**DATA UNDER STUDY**
[config.mk]
export PLATFORM = sky130hd
export DESIGN_NAME = nau_front
export DESIGN_NICKNAME = d
export VERILOG_FILES = /design/src/hw/rtl/assert_macros.svh /design/src/hw/rtl/nau_pkg.sv /design/src/hw/rtl/nau_front.sv
export SDC_FILE = /design/constraint.sdc
export NUM_CORES = 1
export LEC_CHECK = 0
export ABC_AREA = 1
export BUFFER_PORTS_ARGS = -buffer_cell sky130_fd_sc_hd__buf_2
export CORE_ASPECT_RATIO = 1.2
export CORE_MARGIN = 2
export CORE_UTILIZATION = 52
export CTS_BUF_LIST = sky130_fd_sc_hd__clkbuf_8
export CTS_CLUSTER_SIZE = 16
export DETAILED_ROUTE_END_ITERATION = 8
export HOLD_SLACK_MARGIN = 0.12
export PLACE_DENSITY = 0.82
export SYNTH_ARGS = -nofsm -noshare
export SYNTH_HDL_FRONTEND = slang
export SYNTH_SLANG_ARGS = --single-unit
[constraint.sdc]
create_clock -name clk -period 2.1 [get_ports clk]
set_clock_uncertainty 0.05 [all_clocks]
set_input_delay 0.315 -clock clk [delete_from_list [all_inputs] [get_ports clk]]
set_output_delay 0.315 -clock clk [all_outputs]
set_load 0.01 [all_outputs]
[src/hw/rtl/assert_macros.svh]
// Assertion macros used by the RTL top level
`ifndef ASSERT_MACROS_SVH
`define ASSERT_MACROS_SVH
// same-cycle implication
`define ASSERT_IMP(lbl, clk, rst, ante, cons, msg) \
  lbl: assert property (@(posedge clk) disable iff (rst) (ante) |-> (cons)) \
    else $error(msg);
// next-cycle implication
`define ASSERT_NXT(lbl, clk, rst, ante, cons, msg) \
  lbl: assert property (@(posedge clk) disable iff (rst) (ante) |=> (cons)) \
    else $error(msg);
`endif

[src/hw/rtl/nau_pkg.sv]
// Types, constants and lookup tables of the activation unit
package nau_pkg;

  localparam int SAMPLE_W   = 16;
  localparam int INDEX_W    = 6;
  localparam int CNT_W      = 7;
  localparam int EXP_W      = 32;
  localparam int SUM_W      = 40;
  localparam int DIV_NUM_W  = 56;
  localparam int DIV_DEN_W  = 40;
  localparam int DIV_Q_W    = 25;
  localparam int SLOPE_W    = 12;
  localparam int FUNC_W     = 3;
  localparam int CFG_IDX_W  = 2;
  localparam int CFG_DATA_W = 12;
  localparam int MUL_W      = 26;

  localparam logic [FUNC_W-1:0] FUNC_RELU    = 3'd0;
  localparam logic [FUNC_W-1:0] FUNC_LEAKY   = 3'd1;
  localparam logic [FUNC_W-1:0] FUNC_SIGMOID = 3'd2;
  localparam logic [FUNC_W-1:0] FUNC_TANH    = 3'd3;
  localparam logic [FUNC_W-1:0] FUNC_SILU    = 3'd4;
  localparam logic [FUNC_W-1:0] FUNC_SOFTMAX = 3'd5;

  localparam logic [CFG_IDX_W-1:0] CFG_FUNC  = 2'd0;
  localparam logic [CFG_IDX_W-1:0] CFG_DERIV = 2'd1;
  localparam logic [CFG_IDX_W-1:0] CFG_SLOPE = 2'd2;

  localparam logic [SLOPE_W-1:0] SLOPE_RESET = 12'd41;

  typedef enum logic [2:0] {
    OP_RELU, OP_LEAKY, OP_SIGMOID, OP_TANH, OP_SILU, OP_SOFTMAX
  } op_t;

  typedef enum logic [3:0] {
    ST_IDLE, ST_EXPA, ST_EXPB, ST_STORE, ST_SQ, ST_SIGDIV, ST_TDIV,
    ST_EMRD, ST_EMDIV, ST_WAIT, ST_POST1, ST_POST2, ST_OUT
  } state_t;

  typedef struct packed {
    logic [FUNC_W-1:0]  func;
    logic               deriv;
    logic [SLOPE_W-1:0] slope;
  } cfg_t;

  typedef struct packed {
    op_t                 op;
    logic [SAMPLE_W-1:0] x;
    logic                last;
  } item_t;

  typedef struct packed {
    logic                 start;
    logic [DIV_NUM_W-1:0] num;
    logic [DIV_DEN_W-1:0] den;
  } div_req_t;

  typedef struct packed {
    logic               busy;
    logic               done;
    logic [DIV_Q_W-1:0] quot;
  } div_rsp_t;

  function automatic logic [17:0] frac_tab(input logic [4:0] j);
    logic [17:0] v;
    case (j)
      5'd0:  v = 18'd65536;
      5'd1:  v = 18'd69763;
      5'd2:  v = 18'd74262;
      5'd3:  v = 18'd79052;
      5'd4:  v = 18'd84150;
      5'd5:  v = 18'd89577;
      5'd6:  v = 18'd95354;
      5'd7:  v = 18'd101504;
      5'd8:  v = 18'd108051;
      5'd9:  v = 18'd115019;
      5'd10: v = 18'd122437;
      5'd11: v = 18'd130334;
      5'd12: v = 18'd138740;
      5'd13: v = 18'd147688;
      5'd14: v = 18'd157213;
      5'd15: v = 18'd167352;
      default: v = 18'd178145;
    endcase
    return v;
  endfunction

  function automatic logic [30:0] int_tab(input logic [3:0] i);
    logic [30:0] v;
    case (i)
      4'd0:  v = 31'd352;
      4'd1:  v = 31'd956;
      4'd2:  v = 31'd2599;
      4'd3:  v = 31'd7065;
      4'd4:  v = 31'd19205;
      4'd5:  v = 31'd52206;
      4'd6:  v = 31'd141909;
      4'd7:  v = 31'd385750;
      4'd8:  v = 31'd1048576;
      4'd9:  v = 31'd2850325;
      4'd10: v = 31'd7747987;
      4'd11: v = 31'd21061212;
      4'd12: v = 31'd57250310;
      4'd13: v = 31'd155622477;
      4'd14: v = 31'd423025751;
      default: v = 31'd1149903210;
    endcase
    return v;
  endfunction

endpackage

[src/hw/rtl/nau_front.sv]
// Input side: accept, classify and queue elements
module nau_front (
  input  logic                           clk,
  input  logic                           rst,
  input  nau_pkg::cfg_t                  cfg,
  input  logic                           s_tvalid,
  output logic                           s_tready,
  input  logic [nau_pkg::SAMPLE_W-1:0]   s_tdata,
  input  logic                           s_tlast,
  output logic                           q_valid,
  input  logic                           q_ready,
  output nau_pkg::item_t                 q_item
);

  nau_pkg::item_t entry [2];
  nau_pkg::item_t item_in;
  nau_pkg::op_t   op_in;
  logic           wr_ptr;
  logic           rd_ptr;
  logic [1:0]     count;
  logic           push;
  logic           pop;

  always_comb begin
    case (cfg.func)
      nau_pkg::FUNC_LEAKY:   op_in = nau_pkg::OP_LEAKY;
      nau_pkg::FUNC_SIGMOID: op_in = nau_pkg::OP_SIGMOID;
      nau_pkg::FUNC_TANH:    op_in = nau_pkg::OP_TANH;
      nau_pkg::FUNC_SILU:    op_in = nau_pkg::OP_SILU;
      nau_pkg::FUNC_SOFTMAX: op_in = nau_pkg::OP_SOFTMAX;
      default:               op_in = nau_pkg::OP_RELU;
    endcase
  end

  assign item_in  = '{op: op_in, x: s_tdata, last: s_tlast};
  assign s_tready = (count != 2'd2);
  assign q_valid  = (count != 2'd0);
  assign q_item   = entry[rd_ptr];
  assign push     = s_tvalid && s_tready;
  assign pop      = q_valid && q_ready;

  always_ff @(posedge clk) begin
    if (rst) begin
      wr_ptr <= 1'b0;
      rd_ptr <= 1'b0;
      count  <= 2'd0;
    end else begin
      if (push) wr_ptr <= ~wr_ptr;
      if (pop) rd_ptr <= ~rd_ptr;
      count <= count + {1'b0, push} - {1'b0, pop};
    end
  end

  always_ff @(posedge clk) begin
    if (push) entry[wr_ptr] <= item_in;
  end

endmodule

==> impl_metrics.yaml, run 1 <==
cts:
  clkSlewWorstSetupHoldPaths_ns: 0.08
  cts_max_level: 2
  cts_resized: 0
  hold_buffers: 0
  cts_buffer_depth: 2
  postCtsSetupBuffers: 0
  cts_buffers: 5
  root_buffer: "clkbuf_8"
  cts_sinks: 45
  cts_tree: "done"
  worstSkewPairLatency_ns: 0.29
timing:
  fmax_ghz: 0.579
  layout_setup_ws_ns: 0.373
  drv_slew: 0
  hold_viol: 0
  period_share_pct: 82.2
  rsz0062_at_grt: "no"
  period_needed_ns: 1.73
  setup_viol: 0
  worstMarginPinSlew_ns: 0.445
  tns_ns: 0
  slew_headroom_pct: 70.3
placement:
  place_hpwl_um: 2100
  place_area_um2: 2110
  place_congestion: 0.619
  dp_slack_ns: 0.515
  portBuffers: 45
floorplan:
  ioPinCount: 59
  core_area_um2: 3340
  die_area_um2: 3970
  row_count: 23
  die_x_um: 57.8
  initial_core_util_pct: 54.2
  die_y_um: 68.6
global_route:
  grt_first_pass_wirelength_um: 4060
  grt_pass1_vias: 925
  overflow: 0
  grtUsageTotal_pct: 14.6
  grt_max_degree: 15
  antenna_found_initial: 0
setup_path:
  r2r-start: "count[0]$_SDFF_PP0_"
  r2r_cells: 5
  regToRegEndpoint: "entry[1][1]$_DFFE_PP_"
  crit_type: "reg -> out"
  crit_path_top_delay_cell: "dfxtp_1"
  path_max_fanout: 13
  critPathMaxStageDelay_ns: 0.33
  cp.depth: 3
  crit_path_cell_trace: "buf_4 > mux2_4 > buf_2"
  worstPathArrival_ns: 1.36
  endpoint_kind: "output port"
  cp_top_family: "buffers and inverters"
  crit_required_ns: 1.74
  reg2reg_slack_ns: 0.52
  critPathLaunchType: "register"
  critical_path_buf_inv_count: 2
  endpoint: "q_item[5]"
drt:
  vias: 962
  wirelength_um: 2730
  firstDrtPassIters: 4
  met3_length_um: 153
  top_layer: "met4"
  met1_length_um: 968
  drt_iter0_markers: 14
  vias_per_cell: 4.88
  routedWlPerCell_um: 13.9
  wl_met2_um: 1550
  drc: 0
  drtAntennaViolNets: 0
yosys:
  synthSimpleGateAreaFrac_pct: 6.02
  async_flop_share_pct: 0
  syn_area_um2: 1810
  synth_compound_area_share_pct: 0.968
  synth_cell_types: 17
  synthCells: 103
  avgSynthCellArea_um2: 17.6
  synth_flop_cell: "edfxtp_1"
  synthAdderAreaFrac_pct: 0.692
  synth_most_common_cell: "edfxtp_1"
  synth_commonest_cells: "edfxtp_1 (40), mux2_4 (20), inv_1 (10)"
  synthTopCellsByArea: "edfxtp_1 (66%), mux2_4 (17%), dfxtp_1 (5.5%), inv_1 (2.1%), nor2_1 (1.7%)"
  synthMuxAreaShare_pct: 16.6
  yosys_warnings: 0
  ys_seq_area_share_pct: 71.9
  synthXorXnorAreaFrac_pct: 0.484
  synth_top_family_by_area: "multiplexers"
  yosys_register_bits: 45
  yosys.area.top_type: "edfxtp_1"
  yosysTopAreaCellShare_pct: 66.4
  synth_edf_count: 40
  syn-num-nets: 141
final_layout:
  fillers: 237
  diodes: 0
  fin_nets: 197
  final_util_pct: 66.7
  design_area_um2: 2230
  drive_gt1_share_pct: 53.8
  area_growth_pct: 23.0
run_status:
  outcome: "finished, final reports clean"
power:
  ir_worst_vdd_mv: 0.892
  p_leak_nw: 0.930
  power.density_nw_per_um2: 1190
  power_mw: 2.66
min_path:
  hp-class: "in -> reg"
job:
  drv_cap: 0
area by class of cell:
type	count	area (um2)	share of cell area, %
timing repair buffer	51	270	12.1
tap	37	46.3	2.08
inverter	10	37.5	1.69
clock inverter	2	37.5	1.69
multi-input combinational	46	450	20.2
clock buffer	6	82.6	3.71
sequential	45	1300	58.5
flip-flops by register name, summed over array words and instances (netlist names), named ones only:
| register | count |
|---|---|
| count | 2 |
| entry | 40 |
| rd_ptr | 1 |
| wr_ptr | 1 |
report_power, final:
group / switching, mW / total, mW / internal, mW
Combinational: 0.404 / 0.805 / 0.401
Sequential: 0.0549 / 1.20 / 1.14
Clock: 0.273 / 0.659 / 0.386
Total: 0.732 / 2.66 / 1.93
layer usage:
layer	GRT usage, %	up-vias
met2	28.0	29
li1	-	477
met1	14.1	450
met5	0	-
met3	3.54	6
met4	8.72	0
worst register-to-register path: cells and delay by family, from the launching register on:
kind / cells / cell delay, ns
buffers and inverters: 2 / 0.33
DFF: 1 / 0.38
and+or+nand+nor: 3 / 0.54
metrics by stage:
step / hold slack (ns) / std cells
floorplan: 0.335 / 103
global placement: 0.435 / 189
detailed placement: 0.452 / 189
CTS: 0.142 / 197
global route: 0.137 / 197
finish: 0.154 / 197
logic make-up (layout without fill, tap and decap cells):
group / Yosys count / after routing
compound gates: 3 / 3
xor+xnor: 1 / 1
fa+ha+maj: 1 / 1
buf+inv: 12 / 69
flops: 45 / 45
mux: 20 / 20
simple gates: 21 / 21
layout by cell type (no fill, tap or decap), types with 2 or more instances in the layout:
master / n
a21oi_1: 2
dfxtp_1: 5
nor2_1: 7
edfxtp_1: 40
nand2_1: 6
inv_1: 10
clkbuf_8: 6
buf_2: 45
buf_4: 6
nor2_2: 3
mux2_4: 20
worst min-delay path by stage:
stage / startpoint / to / depth (start not counted)
finish: s_tdata[15] / entry[1][16]$_DFFE_PP_ / 1
global route: s_tdata[10] / entry[0][11]$_DFFE_PP_ / 1
CTS: s_tdata[12] / entry[1][13]$_DFFE_PP_ / 1
detailed placement: rd_ptr$_SDFFE_PP0P_ / register / 2
global placement: rd_ptr$_SDFFE_PP0P_ / rd_ptr$_SDFFE_PP0P_ / 2
floorplan: rst / wr_ptr$_SDFFE_PP0P_ / 1
Power figures use the tool's default switching activity.
==> inputs of run 2 (changes only) <==
--- a/config.mk
+++ b/config.mk
@@ -9,12 +9,12 @@
 export BUFFER_PORTS_ARGS = -buffer_cell sky130_fd_sc_hd__buf_2
 export CORE_ASPECT_RATIO = 1.2
 export CORE_MARGIN = 2
-export CORE_UTILIZATION = 52
+export CORE_UTILIZATION = 47
 export CTS_BUF_LIST = sky130_fd_sc_hd__clkbuf_8
 export CTS_CLUSTER_SIZE = 16
 export DETAILED_ROUTE_END_ITERATION = 8
 export HOLD_SLACK_MARGIN = 0.12
-export PLACE_DENSITY = 0.82
+export PLACE_DENSITY = 0.78
 export SYNTH_ARGS = -nofsm -noshare
 export SYNTH_HDL_FRONTEND = slang
 export SYNTH_SLANG_ARGS = --single-unit
==> constraint.sdc (replaced) <==
create_clock -name clk -period 1.52 [get_ports clk]
set_clock_uncertainty 0.05 [all_clocks]
set_input_delay 0.228 -clock clk [delete_from_list [all_inputs] [get_ports clk]]
set_output_delay 0.228 -clock clk [all_outputs]
set_load 0.01 [all_outputs]
==> impl_metrics.yaml, run 2 (synthesized netlist as in run 1, its figures left out) <==
global_route:
  overflow: 0
  grtUsageTotal_pct: 16.3
  grt_max_degree: 21
  grt_pass1_vias: 1100
  grt_first_pass_wirelength_um: 4980
  antenna_found_initial: 0
cts:
  worstSkewPairLatency_ns: 0.29
  cts_tree: "done"
  cts_buffer_depth: 2
  cts_max_level: 2
  cts_sinks: 45
  root_buffer: "clkbuf_8"
  clkSlewWorstSetupHoldPaths_ns: 0.07
  cts_buffers: 5
setup_path:
  worstPathArrival_ns: 1.26
  critPathLaunchType: "register"
  crit_type: "reg -> out"
  crit_required_ns: 1.24
  r2r_cells: 11
  endpoint_kind: "output port"
  path_max_fanout: 10
final_layout:
  layout_commonest_cell: "edfxtp_1"
  largestRegisters: "entry (40), count (2)"
  fin_cells: 228
  diodes: 0
  final_util_pct: 70.8
  multi_input_area_um2: 477
  layout_common_cells: "edfxtp_1 (40), buf_2 (25), mux2_4 (20), buf_6 (20), dlygate4sd3_1 (18)"
  drive_gt1_share_pct: 50.6
  regMostFlops: "entry"
  regArea_um2: 1310
  area_growth_pct: 43.4
  largest_reg_flops: 40
  fin_nets: 213
  fillers: 258
timing:
  period_share_pct: 101
  fmax_ghz: 0.648
  period_needed_ns: 1.54
  rsz0062_at_grt: "yes"
  hold_ws_ns: 0.211
  drv_slew: 0
  setup_viol: 20
  layout_setup_ws_ns: -0.0221
  hold_viol: 0
  worstMarginPinSlew_ns: 0.254
  slew_headroom_pct: 82.9
power:
  share_seq_of_total_power_pct: 43.2
  power.internal_mw: 2.80
  comb_power_share_pct: 38.4
  power.density_nw_per_um2: 1500
  p_sw_share_pct: 28.0
  p_leak_nw: 1.06
  ir_worst_vdd_mv: 0.973
  switchingPower_mw: 1.09
  power_mw: 3.89
  pwr-share-clk_pct: 18.3
drt:
  drt_iter0_markers: 28
  firstDrtPassIters: 4
  wirelength_um: 3140
  drtAntennaViolNets: 0
  drc: 0
  vias_per_cell: 4.57
  vias: 1042
  routedWlPerCell_um: 13.8
placement:
  placed_cells: 201
  place_congestion: 0.643
  place_hpwl_um: 2000
  portBuffers: 45
floorplan:
  row_count: 24
  die_y_um: 72.0
  ioPinCount: 59
  initial_core_util_pct: 49.4
  die_area_um2: 4360
  core_area_um2: 3660
  die_x_um: 60.6
run_status:
  violations: "negative setup slack"
  outcome: "finished, violations left"
job:
  drv_cap: 0
min_path:
  hold_depth: 2
  hp-class: "in -> reg"
-- run 2: cell types whose count changed in the layout (fill, tap and decap cells not counted), moves of 3 or more --
cell           previous run  this run
dlygate4sd3_1             0        18
buf_4                     6         0
buf_12                    0         3
buf_2                    45        25
dfxtp_1                   5         2
buf_6                     0        20
-- run 2: worst max-delay path: stages, from the launching register on --
cell,delay (ns)
dfxtp_4,0.38
buf_12,0.15
mux2_4,0.31
buf_6,0.12
-- run 2: through the flow --
step / cell area, um2 / TNS (ns) / setup WS [ns]
2_1_floorplan: 1820 / 0 / 0.134
3_3_place_gp: 2150 / 0 / 0.138
3_5_place_dp: 2150 / 0 / 0.0231
4_1_cts: 2580 / -0.592 / -0.0367
5_1_grt: 2590 / -1.35 / -0.0710
6_report: 2590 / -0.279 / -0.0221
-- run 2: power by group through the flow --
stage,clock [mW],combinational (mW),sequential (mW)
4_1_cts,0.726,1.47,1.68
3_3_place_gp,0,1.12,1.67
3_5_place_dp,0,1.16,1.69
5_1_grt,0.795,1.62,1.70
6_report,0.714,1.50,1.68
2_1_floorplan,0,0.799,1.67
-- run 2: layout make-up --
| class | instances | area share, % |
|---|---|---|
| sequential | 45 | 50.4 |
| timing repair buffer | 67 | 23.8 |
| multi-input combinational | 46 | 18.4 |
| clock buffer | 6 | 3.18 |
| tap | 52 | 2.51 |
| inverter | 10 | 1.45 |
| clock inverter | 2 | 0.289 |
-- run 2: per-layer routing --
| metal | up-vias | routed length [um] | GRT usage, % |
|---|---|---|---|
| met5 | - | 0 | 0 |
| met2 | 23 | 1850 | 29.9 |
| met3 | 5 | 123 | 5.35 |
| li1 | 511 | - | - |
| met4 | 0 | 58 | 6.52 |
| met1 | 503 | 1110 | 16.5 |
-- run 2: repair_timing --
action / 4_1_cts / 5_1_grt
gates resized for setup: 23 / 6
pin swaps: 0 / 1
hold buffers: 18 / 0
cloned: 1 / 0
buffers inserted: 0 / 0
hold endpoints to repair: 36 / 0
endpoints found under the setup margin: 20 / 21
-- run 2: final timing paths --
| kind | endpoint | startpoint | slack (ns) |
|---|---|---|---|
| worst max-delay path | q_item[19] | register | -0.02 |
| worst min register to register | register | rd_ptr$_SDFFE_PP0P_ | 0.50 |
| worst min-delay path | entry[0][18]$_DFFE_PP_ | cfg[15] | 0.21 |
| worst max register to register | count[1]$_SDFF_PP0_ | count[0]$_SDFF_PP0_ | 0.05 |
==> inputs of run 3 (changes only) <==
--- a/config.mk
+++ b/config.mk
@@ -5,16 +5,16 @@
 export SDC_FILE = /design/constraint.sdc
 export NUM_CORES = 1
 export LEC_CHECK = 0
-export ABC_AREA = 1
 export BUFFER_PORTS_ARGS = -buffer_cell sky130_fd_sc_hd__buf_2
+export CAP_MARGIN = 40
 export CORE_ASPECT_RATIO = 1.2
 export CORE_MARGIN = 2
-export CORE_UTILIZATION = 47
+export CORE_UTILIZATION = 51
 export CTS_BUF_LIST = sky130_fd_sc_hd__clkbuf_8
 export CTS_CLUSTER_SIZE = 16
 export DETAILED_ROUTE_END_ITERATION = 8
 export HOLD_SLACK_MARGIN = 0.12
-export PLACE_DENSITY = 0.78
+export PLACE_DENSITY = 0.81
 export SYNTH_ARGS = -nofsm -noshare
 export SYNTH_HDL_FRONTEND = slang
 export SYNTH_SLANG_ARGS = --single-unit
==> constraint.sdc (replaced) <==
create_clock -name clk -period 1.7 [get_ports clk]
set_clock_uncertainty 0.05 [all_clocks]
set_input_delay 0.255 -clock clk [delete_from_list [all_inputs] [get_ports clk]]
set_output_delay 0.255 -clock clk [all_outputs]
set_load 0.01 [all_outputs]
==> impl_metrics.yaml, run 3 <==
run_status:
  outcome: "finished, final reports clean"
drt:
  firstDrtPassIters: 4
  drt_iter0_markers: 30
  drtAntennaViolNets: 0
  vias: 1015
  routedWlPerCell_um: 15.4
  drc: 0
  vias_per_cell: 5.10
  wirelength_um: 3070
setup_path:
  worstPathArrival_ns: 1.34
  crit_path_top_delay_cell: "dfxtp_1"
  crit_type: "reg -> out"
  endpoint_kind: "output port"
  crit_required_ns: 1.39
  path_max_fanout: 20
  crit_path_cell_trace: "buf_12 > mux2_2 > buf_2"
  critPathLaunchType: "register"
  critPathMaxStageDelay_ns: 0.37
  critical_path_buf_inv_count: 2
  cp_top_family: "flip-flops"
yosys:
  yosysTopAreaCellShare_pct: 70.5
  synth_edf_count: 40
  synth_most_common_cell: "edfxtp_1"
  yosys_register_bits: 45
  synth_commonest_cells: "edfxtp_1 (40), mux2_2 (20), dfxtp_1 (5)"
  ys_seq_area_share_pct: 76.4
  synthTopCellsByArea: "edfxtp_1 (70%), mux2_2 (13%), dfxtp_1 (5.9%), nor2b_1 (1.5%), nor2_1 (0.88%)"
  yosys_warnings: 0
  syn-num-nets: 129
  yosys.area.top_type: "edfxtp_1"
  async_flop_share_pct: 0
  synth_flop_cell: "edfxtp_1"
  avgSynthCellArea_um2: 18.7
  syn_area_um2: 1700
  synthCells: 91
  synth_cell_types: 22
timing:
  worstMarginPinSlew_ns: 0.229
  setup_viol: 0
  layout_setup_ws_ns: 0.0599
  period_share_pct: 96.5
  tns_ns: 0
  slew_headroom_pct: 84.6
  fmax_ghz: 0.610
  hold_ws_ns: 0.142
  hold_viol: 0
  period_needed_ns: 1.64
  drv_slew: 0
  rsz0062_at_grt: "no"
cts:
  worstSkewPairLatency_ns: 0.29
  cts_max_level: 2
  cts_buffers: 5
  root_buffer: "clkbuf_8"
  postCtsSetupBuffers: 0
  cts_sinks: 45
  clkSlewWorstSetupHoldPaths_ns: 0.08
  cts_buffer_depth: 2
  cts_tree: "done"
placement:
  placed_cells: 174
  place_congestion: 0.604
  dp_slack_ns: 0.0291
  portBuffers: 45
  place_hpwl_um: 1980
final_layout:
  fin_nets: 199
  drive_gt1_share_pct: 50.6
  diodes: 0
  largestRegisters: "entry (40), count (2)"
  area_growth_pct: 35.4
  largest_reg_flops: 40
  regMostFlops: "entry"
  fin_cells: 199
  layout_common_cells: "buf_2 (45), edfxtp_1 (40), mux2_2 (20)"
  fillers: 235
  layout_commonest_cell: "buf_2"
global_route:
  busiest_layer: "met2"
  grtUsageMet1_pct: 17.7
  grtUsageMet3_pct: 5.36
  overflow: 0
  antenna_found_initial: 0
  grtUsageTotal_pct: 16.4
  grt_util_met2_pct: 29.2
  grt_pass1_vias: 941
  grt_max_degree: 21
  grt_first_pass_wirelength_um: 4420
min_path:
  hp-class: "in -> reg"
power:
  p_leak_nw: 0.898
  ir_worst_vdd_mv: 0.824
  power.density_nw_per_um2: 1170
floorplan:
  die_y_um: 67.3
  ioPinCount: 59
  row_count: 23
  die_area_um2: 3820
  die_x_um: 56.8
  core_area_um2: 3280
  initial_core_util_pct: 51.9
job:
  drv_cap: 0
-- run 3: cell types whose count changed after synthesis, sizes merged, moves of 2 or more --
| cell | delta |
|---|---|
| a21bo | +2 |
| inv | -9 |
| nand2 | -8 |
| nor2 | -7 |
| nor2b | +4 |
-- run 3: final cells by class --
type | instances | area [um2] | area share (%)
Timing Repair Buffer | 65 | 455 | 19.7
Multi-Input combinational cell | 43 | 397 | 17.2
Clock buffer | 7 | 96.3 | 4.18
Sequential cell | 45 | 1300 | 56.5
Clock inverter | 1 | 5.00 | 0.217
Tap cell | 37 | 46.3 | 2.01
Inverter | 1 | 3.75 | 0.163
-- run 3: worst paths after layout --
check	slack [ns]	to	from	cells after the start
worst max-delay path	0.06	q_item[4]	register	3
worst min-delay path	0.14	count[0]$_SDFF_PP0_	rst	2
worst max register to register	0.08	count[1]$_SDFF_PP0_	count[1]$_SDFF_PP0_	5
worst min register to register	0.48	rd_ptr$_SDFFE_PP0P_	rd_ptr$_SDFFE_PP0P_	2
-- run 3: timing repair --
action / 4_1_cts / 5_1_grt
hold endpoints to repair: 34 / 0
gates resized for setup: 0 / 3
setup endpoints to repair: 0 / 1
hold buffers: 17 / 0
-- run 3: per-stage QoR --
stage | total power [mW] | instance area, um2 | util [%]
floorplan | 1.74 | 1700 | -
global placement | 1.95 | 2030 | 61.7
detailed placement | 1.99 | 2030 | 61.7
CTS | 2.71 | 2300 | 70.0
global route | 2.80 | 2310 | 70.3
finish | 2.69 | 2310 | 70.3
-- run 3: cells by family (layout without fill, tap and decap cells) --
kind of cell	count (synthesis)	count (layout)	share of synthesized area, %
mux	21	21	13.9
fa+ha+maj	1	1	0.734
simple gates	13	13	4.19
flops	45	45	76.4
buf+inv	3	74	0.807
xor+xnor	1	1	0.514
compound gates	7	7	3.52
-- run 3: per-layer routing --
layer / up-vias / share of wire [%]
met5: - / 0
met4: 0 / 1.8
met3: 7 / 4.4
met2: 23 / 55
met1: 494 / 39
li1: 491 / -
-- run 3: power by group --
part / internal, mW / switching (mW)
Combinational: 0.333 / 0.284
Sequential: 1.33 / 0.0470
Clock: 0.367 / 0.329
Total: 2.03 / 0.660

**THE PROBLEM**
Here the job is to transcribe the lines from the first line of the data through the line containing "localparam int SLOPE_W", inclusive, exactly and with nothing else.

**TASK OUTPUT**
[config.mk]
export PLATFORM = sky130hd
export DESIGN_NAME = nau_front
export DESIGN_NICKNAME = d
export VERILOG_FILES = /design/src/hw/rtl/assert_macros.svh /design/src/hw/rtl/nau_pkg.sv /design/src/hw/rtl/nau_front.sv
export SDC_FILE = /design/constraint.sdc
export NUM_CORES = 1
export LEC_CHECK = 0
export ABC_AREA = 1
export BUFFER_PORTS_ARGS = -buffer_cell sky130_fd_sc_hd__buf_2
export CORE_ASPECT_RATIO = 1.2
export CORE_MARGIN = 2
export CORE_UTILIZATION = 52
export CTS_BUF_LIST = sky130_fd_sc_hd__clkbuf_8
export CTS_CLUSTER_SIZE = 16
export DETAILED_ROUTE_END_ITERATION = 8
export HOLD_SLACK_MARGIN = 0.12
export PLACE_DENSITY = 0.82
export SYNTH_ARGS = -nofsm -noshare
export SYNTH_HDL_FRONTEND = slang
export SYNTH_SLANG_ARGS = --single-unit
[constraint.sdc]
create_clock -name clk -period 2.1 [get_ports clk]
set_clock_uncertainty 0.05 [all_clocks]
set_input_delay 0.315 -clock clk [delete_from_list [all_inputs] [get_ports clk]]
set_output_delay 0.315 -clock clk [all_outputs]
set_load 0.01 [all_outputs]
[src/hw/rtl/assert_macros.svh]
// Assertion macros used by the RTL top level
`ifndef ASSERT_MACROS_SVH
`define ASSERT_MACROS_SVH
// same-cycle implication
`define ASSERT_IMP(lbl, clk, rst, ante, cons, msg) \
  lbl: assert property (@(posedge clk) disable iff (rst) (ante) |-> (cons)) \
    else $error(msg);
// next-cycle implication
`define ASSERT_NXT(lbl, clk, rst, ante, cons, msg) \
  lbl: assert property (@(posedge clk) disable iff (rst) (ante) |=> (cons)) \
    else $error(msg);
`endif

[src/hw/rtl/nau_pkg.sv]
// Types, constants and lookup tables of the activation unit
package nau_pkg;

  localparam int SAMPLE_W   = 16;
  localparam int INDEX_W    = 6;
  localparam int CNT_W      = 7;
  localparam int EXP_W      = 32;
  localparam int SUM_W      = 40;
  localparam int DIV_NUM_W  = 56;
  localparam int DIV_DEN_W  = 40;
  localparam int DIV_Q_W    = 25;
  localparam int SLOPE_W    = 12;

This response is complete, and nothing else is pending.